Monday, 9 May 2011

Flow Essentials for the Big Beasts - 1Q11

Today I'm publishing my Flow Essentials booklet for the world's largest economies during 1Q2011.

What's is that?  At the root of my macroeconomic analysis is an attempt to understand the factors which go to determine the shape and strength of trade and investment cycles, and in addition measure and track the cashflows which go with it. My experience is that if you understand this, you're unlikely to go far wrong in your economic and investment judgements.

This, I guess, is the legacy of starting from a philosophical disposition that favours microeconomics, followed by a career ensconced in equity research departments, sometimes cloistered with the brilliantly  intuitive David Scott.  I attempted to systematise on a macro levels the sort of insights given on the micro-level by Dupont analysis, looking at return on capital (via asset turns), labour productivity, margins, leverage, and then the savings and cashflows which result from these cyclical determinants.

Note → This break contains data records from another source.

Source: an optimization exercise on an open RTL-to-GDS flow (aim: small area, a short achievable clock period and few clock cycles). Production flows keep margins and buffers that such runs may drop.
Function was not checked in any run shown here: the RTL went through the layout flow alone.
Power is estimated from default activity; no workload was simulated.

==> flow/design.v <==
module akdv_core (
    input  wire        clk,
    input  wire        rst,           
    input  wire        cmd_valid,
    output wire        cmd_ready,
    input  wire [1:0]  cmd_op,        
    input  wire [8:0]  cmd_w,
    input  wire [8:0]  cmd_h,
    input  wire [3:0]  cmd_b,
    input  wire [7:0]  cmd_idx,
    output reg         rsp_valid,
    output reg  [3:0]  rsp_acc,
    input  wire        grid_valid,
    output wire        grid_ready,
    input  wire [23:0] grid_rgb,      
    input  wire        pix_valid,
    output wire        pix_ready,
    input  wire [23:0] pix_rgb,       
    output reg         out_valid,
    output reg  [7:0]  out_byte,
    input  wire        rx_valid,
    output wire        rx_ready,
    input  wire [7:0]  rx_byte,
    output reg         lum_valid,
    output reg         lum_bit,
    output reg  [8:0]  lum_pre,
    output reg  [8:0]  lum_post,
    output wire        fault,
    output reg  [1:0]  fault_code     
);
    localparam PH_IDLE  = 2'd0;
    localparam PH_GRID  = 2'd1;
    localparam PH_PIX   = 2'd2;
    localparam PH_FAULT = 2'd3;
    function [3:0] bump;
        input [3:0] a;
        input       inc;
        begin
            if (inc)
                bump = (a == 4'd15) ? 4'd15 : a + 4'd1;
            else
                bump = (a == 4'd0) ? 4'd0 : a - 4'd1;
        end
    endfunction
    reg  [1:0]  ph;
    reg         dec;
    reg         sess;          
    reg         f0;            
    reg  [8:0]  cfg_w;
    reg  [8:0]  cfg_h;
    reg  [3:0]  cfg_b;
    reg  [8:0]  gxe;           
    reg  [8:0]  gye;           
    reg  [5:0]  ksub;          
    reg  [8:0]  nacc;          
    reg  [8:0]  npix;          
    reg  [8:0]  rem;           
    reg         cmd_rdy, grid_rdy, pix_rdy, rx_rdy;
    reg         fault_r;
    reg  [6:0]  ecnt;          
    reg         eflag;
    reg         ef0;           
    reg  [7:0]  cp;            
    reg  [8:0]  cpx;           
    reg  [3:0]  cbx;           
    reg  [3:0]  cby;           
    reg  [5:0]  ccell;         
    reg  [5:0]  crow;          
    reg         ra_pend;       
    reg  [3:0]  ra_row;
    reg         fa_pend;       
    reg         rd_pend;       
    reg  [7:0]  rd_idx;
    reg         rd_zero;
    reg         rot_busy;
    reg         rot_rd;        
    reg         rot_ra;        
    reg  [3:0]  rot_row;
    reg  [3:0]  rot_left;      
    reg  [3:0]  rot_step;      
    assign cmd_ready  = cmd_rdy;
    assign grid_ready = grid_rdy;
    assign pix_ready  = pix_rdy;
    assign rx_ready   = rx_rdy;
    assign fault      = fault_r;
    reg         cmd_ok, grid_ok, pix_ok, rx_ok;
    wire        cmd_en    = (ph != PH_PIX) & cmd_ok;
    wire        grid_en   = (ph == PH_GRID) & grid_ok;
    wire        pix_en    = (ph == PH_PIX) & ~dec & pix_ok;
    wire        rx_en     = (ph == PH_PIX) & dec & rx_ok;
    wire        cmd_fire  = cmd_valid & cmd_en;
    wire        grid_fire = grid_valid & grid_en;
    wire        pix_fire  = pix_valid & pix_en;
    wire        rx_fire   = rx_valid & rx_en;
    wire        cmd_start = cmd_fire & ~cmd_op[1];
    wire        cmd_reset = cmd_fire & (cmd_op == 2'd3);
    wire        cmd_rd    = cmd_fire & (cmd_op == 2'd2);
    wire [7:0]  b2        = cfg_b * cfg_b;
    wire [8:0]  nacc_nx   = nacc + {1'b0, b2};
    wire        row_end_g = (gxe == cfg_w);
    wire        last_cell = row_end_g & (gye == cfg_h);
    wire [6:0]  rx_len    = rx_byte[6:0];
    wire        rx_zero   = (rx_len == 7'd0);
    reg         rem_big;
    reg  [7:0]  rem_gth, rem_eqh;      
    reg  [15:0] rem_gtl, rem_eql;      
    wire        rx_eqh    = rem_eqh[rx_len[6:4]];
    wire        rx_over   = ~rem_big & (rem_gth[rx_len[6:4]] | (rx_eqh & rem_gtl[rx_len[3:0]]));
    wire        rx_last   = ~rem_big & rx_eqh & rem_eql[rx_len[3:0]];
    reg         rx_sub;                    
    reg  [6:0]  rx_len_r;
    reg  [1:0]  ph_n;
    always @(*) begin
        ph_n = ph;
        if (grid_fire & last_cell)
            ph_n = PH_PIX;
        if (pix_fire & (rem == 9'd1))
            ph_n = PH_GRID;
        if (rx_fire) begin
            if (rx_zero | rx_over)
                ph_n = PH_FAULT;
            else if (rx_last)
                ph_n = PH_GRID;
        end
        if (cmd_start)
            ph_n = PH_GRID;
        if (cmd_reset)
            ph_n = PH_IDLE;
    end
    reg  [8:0]  rem_n;
    always @(*) begin
        rem_n = rem - {8'd0, pix_fire | rx_fire} - (rx_sub ? {2'b00, rx_len_r - 7'd1} : 9'd0);
        if (grid_fire & last_cell)
            rem_n = nacc_nx;
    end
    genvar mi;
    generate
        for (mi = 0; mi < 16; mi = mi + 1) begin : g_reml
            always @(posedge clk) begin
                rem_gtl[mi] <= (mi > rem_n[3:0]);
                rem_eql[mi] <= (mi == rem_n[3:0]);
            end
        end
        for (mi = 0; mi < 8; mi = mi + 1) begin : g_remh
            always @(posedge clk) begin
                rem_gth[mi] <= (mi > rem_n[6:4]);
                rem_eqh[mi] <= (mi == rem_n[6:4]);
            end
        end
    endgenerate
    reg         pv1;           
    wire        cp_last  = ({1'b0, cp} + 9'd1 == npix);
    wire        row_end  = (cpx + 9'd1 == cfg_w);
    wire        bx_last  = (cbx == cfg_b - 4'd1);
    wire        blk_last = (cby == cfg_b - 4'd1);
    wire        blk_all  = rd_pend | fa_pend | (rot_busy & ~rot_ra);
    wire        ra_hit   = ra_pend & (cp[7:4] == ra_row);
    wire        iss_dec  = (ecnt != 7'd0) & ~fault_r & ~blk_all & ~ra_hit;
    wire        iss      = pv1 | iss_dec;
    wire        part_row = (cp[3:0] != 4'd15);           
    wire        ra_set   = iss & cp_last & part_row;
    wire        ra_done  = rot_busy & rot_ra & (rot_left == 4'd0);
    wire [6:0]  ecnt_r    = iss_dec ? ecnt - 7'd1 : ecnt;    
    wire [6:0]  ecnt_n    = (ph == PH_FAULT) ? 7'd0 :
                            rx_fire ? rx_len : ecnt_r;
    reg  [7:0]  cp_n;
    reg  [8:0]  cpx_n;
    reg  [3:0]  cbx_n, cby_n;
    reg  [5:0]  ccell_n, crow_n;
    reg         ef0_n;
    always @(*) begin
        cp_n = cp; cpx_n = cpx; cbx_n = cbx; cby_n = cby; ccell_n = ccell; crow_n = crow;
        ef0_n = ef0;
        if (cmd_start) begin
            ef0_n = 1'b1;
            cp_n = 8'd0; cpx_n = 9'd0; cbx_n = 4'd0; cby_n = 4'd0; ccell_n = 6'd0; crow_n = 6'd0;
        end else if (iss) begin
            if (cp_last) begin
                ef0_n = 1'b0;
                cp_n = 8'd0; cpx_n = 9'd0; cbx_n = 4'd0; cby_n = 4'd0; ccell_n = 6'd0; crow_n = 6'd0;
            end else begin
                cp_n = cp + 8'd1;
                if (row_end) begin
                    cpx_n = 9'd0;
                    cbx_n = 4'd0;
                    if (blk_last) begin
                        cby_n   = 4'd0;
                        ccell_n = ccell + 6'd1;
                        crow_n  = ccell + 6'd1;
                    end else begin
                        cby_n   = cby + 4'd1;
                        ccell_n = crow;
                    end
                end else begin
                    cpx_n = cpx + 9'd1;
                    if (bx_last) begin
                        cbx_n   = 4'd0;
                        ccell_n = ccell + 6'd1;
                    end else begin
                        cbx_n   = cbx + 4'd1;
                    end
                end
            end
        end
    end
    wire [7:0]  cp_adv    = iss ? (cp_last ? 8'd0 : cp + 8'd1) : cp;
    wire        ra_pend_n = (ra_pend & ~ra_done) | ra_set;
    wire [3:0]  ra_row_n  = ra_set ? cp[7:4] : ra_row;
    wire        iss_ok_n  = ~(ra_pend_n & (cp_adv[7:4] == ra_row_n)) & ~blk_all & ~cmd_rd;
    wire [5:0]  ksub_n    = grid_fire ? (last_cell ? 6'd0 : ksub + 6'd1) : ksub;
    wire        wrap_now  = iss & cp_last;      
    wire [5:0]  ksub_1    = ksub + 6'd1;
    wire        safe_n    = (rx_fire ? (rx_len <= 7'd2) : (ecnt_r <= 7'd2)) |
                            (~wrap_now & ((ksub_1 < crow) | (blk_last & (ksub_1 < ccell))));
    wire [7:0]  cp_n1     = cp_adv + 8'd1;
    wire        pix_ok_n  = ~(ra_pend_n & ((cp_adv[7:4] == ra_row_n) | (cp_n1[7:4] == ra_row_n))) &
                            ~blk_all;
    always @(posedge clk) begin
        if (rst) begin
            ph       <= PH_IDLE;
            sess     <= 1'b0;
            f0       <= 1'b0;
            cmd_rdy  <= 1'b1;
            cmd_ok   <= 1'b1;
            grid_ok  <= 1'b0;
            pix_ok   <= 1'b0;
            rx_ok    <= 1'b0;
            grid_rdy <= 1'b0;
            pix_rdy  <= 1'b0;
            rx_rdy   <= 1'b0;
            fault_r  <= 1'b0;
            ecnt     <= 7'd0;
            ra_pend  <= 1'b0;
            rx_sub   <= 1'b0;
        end else begin
            rx_sub   <= rx_fire;
            ph       <= ph_n;
            ecnt     <= ecnt_n;
            ra_pend  <= ra_pend_n;
            cmd_ok   <= ~rx_fire & ~pix_fire & (ecnt_r == 7'd0) & ~cmd_rd & ~rd_pend &
                        ~(rot_busy & rot_rd & (rot_left != 4'd0));
            grid_ok  <= safe_n;
            pix_ok   <= pix_ok_n;
            rx_ok    <= rx_fire ? ((rx_len == 7'd1) & (rem != 9'd1) & iss_ok_n) :
                                  ((ecnt_r == 7'd0) | ((ecnt_r == 7'd1) & iss_ok_n));
            cmd_rdy  <= (ph != PH_PIX) & ~(grid_fire & last_cell) & ~rx_fire & ~pix_fire &
                        (ecnt_r == 7'd0) & ~cmd_rd & ~rd_pend &
                        ~(rot_busy & rot_rd & (rot_left != 4'd0));
            grid_rdy <= (cmd_start |
                         ((ph == PH_GRID) & ~cmd_reset & ~(grid_fire & last_cell)) |
                         (pix_fire & (rem == 9'd1)) |
                         (rx_fire & rx_last)) & safe_n;
            pix_rdy  <= ~dec & ~cmd_fire & pix_ok_n &
                        (((ph == PH_PIX) & ~(pix_fire & (rem == 9'd1))) | (grid_fire & last_cell));
            rx_rdy   <= dec & ~cmd_fire & ((ph == PH_PIX) | (grid_fire & last_cell)) &
                        (rx_fire ? ((rx_len == 7'd1) & (rem != 9'd1) & iss_ok_n) :
                                   ((ecnt_r == 7'd0) | ((ecnt_r == 7'd1) & iss_ok_n)));
            fault_r  <= ((ph == PH_FAULT) & ~cmd_start & ~cmd_reset) |
                        (rx_fire & (rx_zero | rx_over));
            if (cmd_start) begin
                sess <= 1'b1;
                f0   <= 1'b1;
            end
            if (cmd_reset)
                sess <= 1'b0;
            if ((pix_fire & (rem == 9'd1)) | (rx_fire & rx_last))
                f0 <= 1'b0;
        end
    end
    always @(posedge clk) begin
        if (rx_fire)
            eflag <= rx_byte[7];
        if (rx_fire)
            fault_code <= rx_zero ? 2'd1 : 2'd2;
        if (cmd_start) begin
            dec   <= cmd_op[0];
            cfg_w <= cmd_w;
            cfg_h <= cmd_h;
            cfg_b <= cmd_b;
        end
        if (cmd_start) begin
            gxe  <= {5'd0, cmd_b};
            gye  <= {5'd0, cmd_b};
            nacc <= 9'd0;
        end else if (grid_fire) begin
            if (row_end_g) begin
                gxe <= {5'd0, cfg_b};
                gye <= last_cell ? {5'd0, cfg_b} : gye + {5'd0, cfg_b};
            end else begin
                gxe <= gxe + {5'd0, cfg_b};
            end
            nacc <= last_cell ? 9'd0 : nacc_nx;
        end
        if (cmd_start)
            ksub <= 6'd0;
        else
            ksub <= ksub_n;
        if (grid_fire & last_cell)
            npix <= nacc_nx;
        rem <= rem_n;
        rem_big <= (rem_n[8:7] != 2'b00);
        rx_len_r <= rx_len;
        cp    <= cp_n;
        cpx   <= cpx_n;
        cbx   <= cbx_n;
        cby   <= cby_n;
        ccell <= ccell_n;
        crow  <= crow_n;
        ef0   <= ef0_n;
        ra_row <= ra_row_n;
    end
    reg  [23:0] in_rgb;
    reg         gv1;           
    reg  [5:0]  k1;
    always @(posedge clk) begin
        in_rgb <= ph[1] ? pix_rgb : grid_rgb;       
        k1     <= ksub;
        if (rst) begin
            gv1 <= 1'b0;
            pv1 <= 1'b0;
        end else begin
            gv1 <= grid_fire;
            pv1 <= pix_fire;
        end
    end
    wire [9:0]  sum1     = {2'b00, in_rgb[23:16]} + {2'b00, in_rgb[15:8]} + {2'b00, in_rgb[7:0]};
    reg  [9:0]  sum2;
    reg         gv2;
    reg  [5:0]  k2;
    reg         xv2;           
    reg         dv2;           
    reg  [7:0]  p2;
    reg  [5:0]  cell2;
    reg         last2;
    reg         fz2;
    reg         fl2;
    always @(posedge clk) begin
        sum2  <= sum1;
        k2    <= k1;
        p2    <= cp;
        cell2 <= ccell;
        last2 <= cp_last;
        fz2   <= ef0;
        fl2   <= eflag;
        dv2   <= iss_dec;
        if (rst) begin
            gv2 <= 1'b0;
            xv2 <= 1'b0;
        end else begin
            gv2 <= gv1;
            xv2 <= iss;
        end
    end
    reg  [13:0] u2b;
    reg  [14:0] w2b;
    reg         gv2b, xv2b, dv2b, last2b, fz2b, fl2b;
    reg  [5:0]  k2b, cell2b;
    reg  [7:0]  p2b;
    always @(posedge clk) begin
        u2b    <= {4'd0, sum2} + {3'd0, sum2, 1'b0} + {1'd0, sum2, 3'b000};
        w2b    <= {5'd0, sum2} + {3'd0, sum2, 2'b00} + {1'd0, sum2, 4'b0000};
        k2b    <= k2;
        cell2b <= cell2;
        dv2b   <= dv2;
        last2b <= last2;
        fz2b   <= fz2;
        fl2b   <= fl2;
        p2b    <= p2;
        if (rst) begin
            gv2b <= 1'b0;
            xv2b <= 1'b0;
        end else begin
            gv2b <= gv2;
            xv2b <= xv2;
        end
    end
    wire [19:0] lum_prod = {6'd0, u2b} + {w2b, 5'b00000};
    wire [7:0]  lum2     = lum_prod[18:11];         
    reg  [7:0]  lum3;
    reg         gv3;
    reg  [5:0]  k3;
    reg         xv3, dv3, last3, fz3, fl3;
    reg  [7:0]  p3;
    reg  [5:0]  cell3;
    always @(posedge clk) begin
        lum3  <= lum2;
        k3    <= k2b;
        cell3 <= cell2b;
        dv3   <= dv2b;
        last3 <= last2b;
        fz3   <= fz2b;
        fl3   <= fl2b;
        p3    <= p2b;
        if (rst) begin
            gv3 <= 1'b0;
            xv3 <= 1'b0;
        end else begin
            gv3 <= gv2b;
            xv3 <= xv2b;
        end
    end
    reg  [511:0] grid;         
    genvar gi;
    generate
        for (gi = 0; gi < 64; gi = gi + 1) begin : g_grid
            always @(posedge clk)
                if (gv3 & (k3 == gi))
                    grid[gi*8 +: 8] <= lum3;
        end
    endgenerate
    wire [7:0]  glum3 = grid[cell3*8 +: 8];
    reg  [7:0]  lum4;
    reg  [7:0]  glum4;
    reg         xv4, dv4, last4, fz4, fl4;
    reg  [7:0]  p4;
    always @(posedge clk) begin
        lum4  <= lum3;
        glum4 <= glum3;
        dv4   <= dv3;
        last4 <= last3;
        fz4   <= fz3;
        fl4   <= fl3;
        p4    <= p3;
        if (rst)
            xv4 <= 1'b0;
        else
            xv4 <= xv3;
    end
    wire [9:0]  d4    = {2'b00, lum4} - {2'b00, glum4};
    wire [4:0]  thr4  = d4[9] ? 5'd0 : ({1'b0, d4[7:4]} + {4'd0, |d4[3:0]});
    reg  [4:0]  thr5;
    reg  [7:0]  glum5;
    reg         xv5, dv5, last5, fz5, fl5;
    reg  [7:0]  p5;
    always @(posedge clk) begin
        thr5  <= thr4;
        glum5 <= glum4;
        dv5   <= dv4;
        last5 <= last4;
        fz5   <= fz4;
        fl5   <= fl4;
        p5    <= p4;
        if (rst)
            xv5 <= 1'b0;
        else
            xv5 <= xv4;
    end
    reg  [1023:0] acc;         
    wire        rot_scan = rot_busy & rot_rd;
    reg  [3:0]  hrow;              
    wire [3:0]  head5    = acc[hrow*64 +: 4];
    wire [3:0]  a5       = fz5 ? 4'd0 : head5;
    wire        ebit5    = ({1'b0, a5} < thr5);
    wire        bit5     = dv5 ? fl5 : ebit5;
    wire [3:0]  a2_5     = bump(a5, bit5);
    wire        en5      = xv5 & ~dv5;              
    genvar ri, si;
    generate
        for (ri = 0; ri < 16; ri = ri + 1) begin : g_row
            wire self = rot_busy & (rot_row == ri);
            wire step = self | (xv5 & (p5[7:4] == ri));
            for (si = 0; si < 15; si = si + 1) begin : g_slot
                always @(posedge clk)
                    if (step)
                        acc[(ri*16+si)*4 +: 4] <= acc[(ri*16+si+1)*4 +: 4];
            end
            always @(posedge clk)
                if (step)
                    acc[(ri*16+15)*4 +: 4] <= self ? acc[(ri*16)*4 +: 4] : a2_5;
        end
    endgenerate
    wire        pipe_busy = xv2 | xv2b | xv3 | xv4 | xv5 | pv1;
    wire        rot_free  = ~rot_busy | (rot_left == 4'd0);
    wire        ra_start  = xv5 & last5 & (p5[3:0] != 4'd15);
    wire        fa_go     = rot_free & ~pipe_busy & ~ra_pend & fa_pend;
    wire        rd_go     = ~ra_start & ~fa_go & rot_free & ~pipe_busy & ~ra_pend & rd_pend;
    always @(posedge clk)
        hrow <= rd_go ? rd_idx[7:4] : (rot_scan & (rot_left != 4'd0)) ? rot_row : p4[7:4];
    always @(posedge clk) begin
        if (cmd_rd) begin
            rd_idx <= cmd_idx;
        end
        if (rst) begin
            rot_busy <= 1'b0;
            fa_pend  <= 1'b0;
            rd_pend  <= 1'b0;
        end else begin
            if (rot_busy) begin
                rot_left <= rot_left - 4'd1;
                rot_step <= rot_step + 4'd1;
                if (rot_left == 4'd0)
                    rot_busy <= 1'b0;
            end
            if (ra_start) begin
                rot_busy <= 1'b1;
                rot_rd   <= 1'b0;
                rot_ra   <= 1'b1;
                rot_row  <= p5[7:4];
                rot_left <= 4'd14 - p5[3:0];
                rot_step <= 4'd0;
            end else if (fa_go) begin
                fa_pend  <= 1'b0;
                if (cp[3:0] != 4'd0) begin
                    rot_busy <= 1'b1;
                    rot_rd   <= 1'b0;
                    rot_ra   <= 1'b0;
                    rot_row  <= cp[7:4];
                    rot_left <= 4'd15 - cp[3:0];
                    rot_step <= 4'd0;
                end
            end else if (rd_go) begin
                rd_pend  <= 1'b0;
                rot_busy <= 1'b1;
                rot_rd   <= 1'b1;
                rot_ra   <= 1'b0;
                rot_row  <= rd_idx[7:4];
                rot_left <= 4'd15;
                rot_step <= 4'd0;
            end
            if (rx_fire & (rx_zero | rx_over))
                fa_pend <= 1'b1;
            if (cmd_rd)
                rd_pend <= 1'b1;
        end
        if (cmd_rd)
            rd_zero <= 1'b0;
        if (tv1)
            rd_zero <= zero1;
    end
    reg         tv1;
    reg  [7:0]  idx1;
    wire        zero1 = ~sess | ({1'b0, idx1} >= npix) | (f0 & (idx1 >= cp));
    always @(posedge clk) begin
        idx1 <= cmd_idx;
        if (rst)
            tv1 <= 1'b0;
        else
            tv1 <= cmd_rd;
    end
    wire        rd_hit = rot_scan & (rot_step == rd_idx[3:0]);
    reg  [7:0]  glum6;
    reg  [3:0]  a6, a2_6, rsp6;
    reg         ebit6, fl6, last6, en6, lv6, rv6;
    always @(posedge clk) begin
        glum6 <= glum5;
        a6    <= a5;
        a2_6  <= a2_5;
        rsp6  <= rd_zero ? 4'd0 : head5;
        ebit6 <= ebit5;
        fl6   <= fl5;
        last6 <= last5;
        if (rst) begin
            en6 <= 1'b0;
            lv6 <= 1'b0;
            rv6 <= 1'b0;
        end else begin
            en6 <= en5;
            lv6 <= xv5 & dv5;
            rv6 <= rd_hit;
        end
    end
    reg         run_flag;
    reg  [6:0]  run_len;
    reg         fl_v;
    reg  [7:0]  fl_byte;
    reg         pk_emit;
    reg  [7:0]  pk_byte;
    reg         pk_flag;
    reg  [6:0]  pk_len;
    always @(*) begin
        pk_emit = 1'b0;
        pk_byte = {run_flag, run_len};
        pk_flag = ebit6;
        pk_len  = 7'd1;
        if (run_len != 7'd0) begin
            if (ebit6 == run_flag)
                pk_len = run_len + 7'd1;
            else
                pk_emit = 1'b1;
        end
        if (pk_len == 7'd127) begin
            pk_emit = 1'b1;
            pk_byte = {pk_flag, 7'd127};
            pk_len  = 7'd0;
        end
    end
    always @(posedge clk) begin
        lum_bit  <= fl6;
        lum_pre  <= {1'b0, glum6} + {1'b0, a6, 4'b0000};
        lum_post <= {1'b0, glum6} + {1'b0, a2_6, 4'b0000};
        rsp_acc  <= rsp6;
        if (en6) begin
            run_flag <= pk_flag;
            fl_byte  <= {pk_flag, pk_len};
        end
        out_byte <= fl_v ? fl_byte : pk_byte;
        if (rst) begin
            run_len   <= 7'd0;
            fl_v      <= 1'b0;
            out_valid <= 1'b0;
            lum_valid <= 1'b0;
            rsp_valid <= 1'b0;
        end else begin
            if (en6)
                run_len <= last6 ? 7'd0 : pk_len;
            fl_v      <= en6 & last6 & (pk_len != 7'd0);
            out_valid <= fl_v | (en6 & pk_emit);
            lum_valid <= lv6;
            rsp_valid <= rv6;
        end
    end
endmodule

Each quarter, I use the national accounts to work out proxies for these various ratios, and today I'm publishing the 1Q booklet for the US, Eurozone, China and Japan.  It's the cycles in these countries which make the weather for everyone else. You can download it here:
 Flow Essentials 1Q - The Big Beasts

The lessons? The investment cycle looks best-entrenched in the US, and most at risk in China.  Banking systems are allocating capital badly everywhere. The rise in commodity prices has brought a reset back to 2008's painful levels for the Eurozone and Japan, but not for the US or (apparently) China.  Every single economy is running significant savings surpluses - but in the US and China, they are now in decline. On current trends, we'll have to think seriously about these around 2013 - but my guess is the 'on current trends' clause will lapse pretty quickly.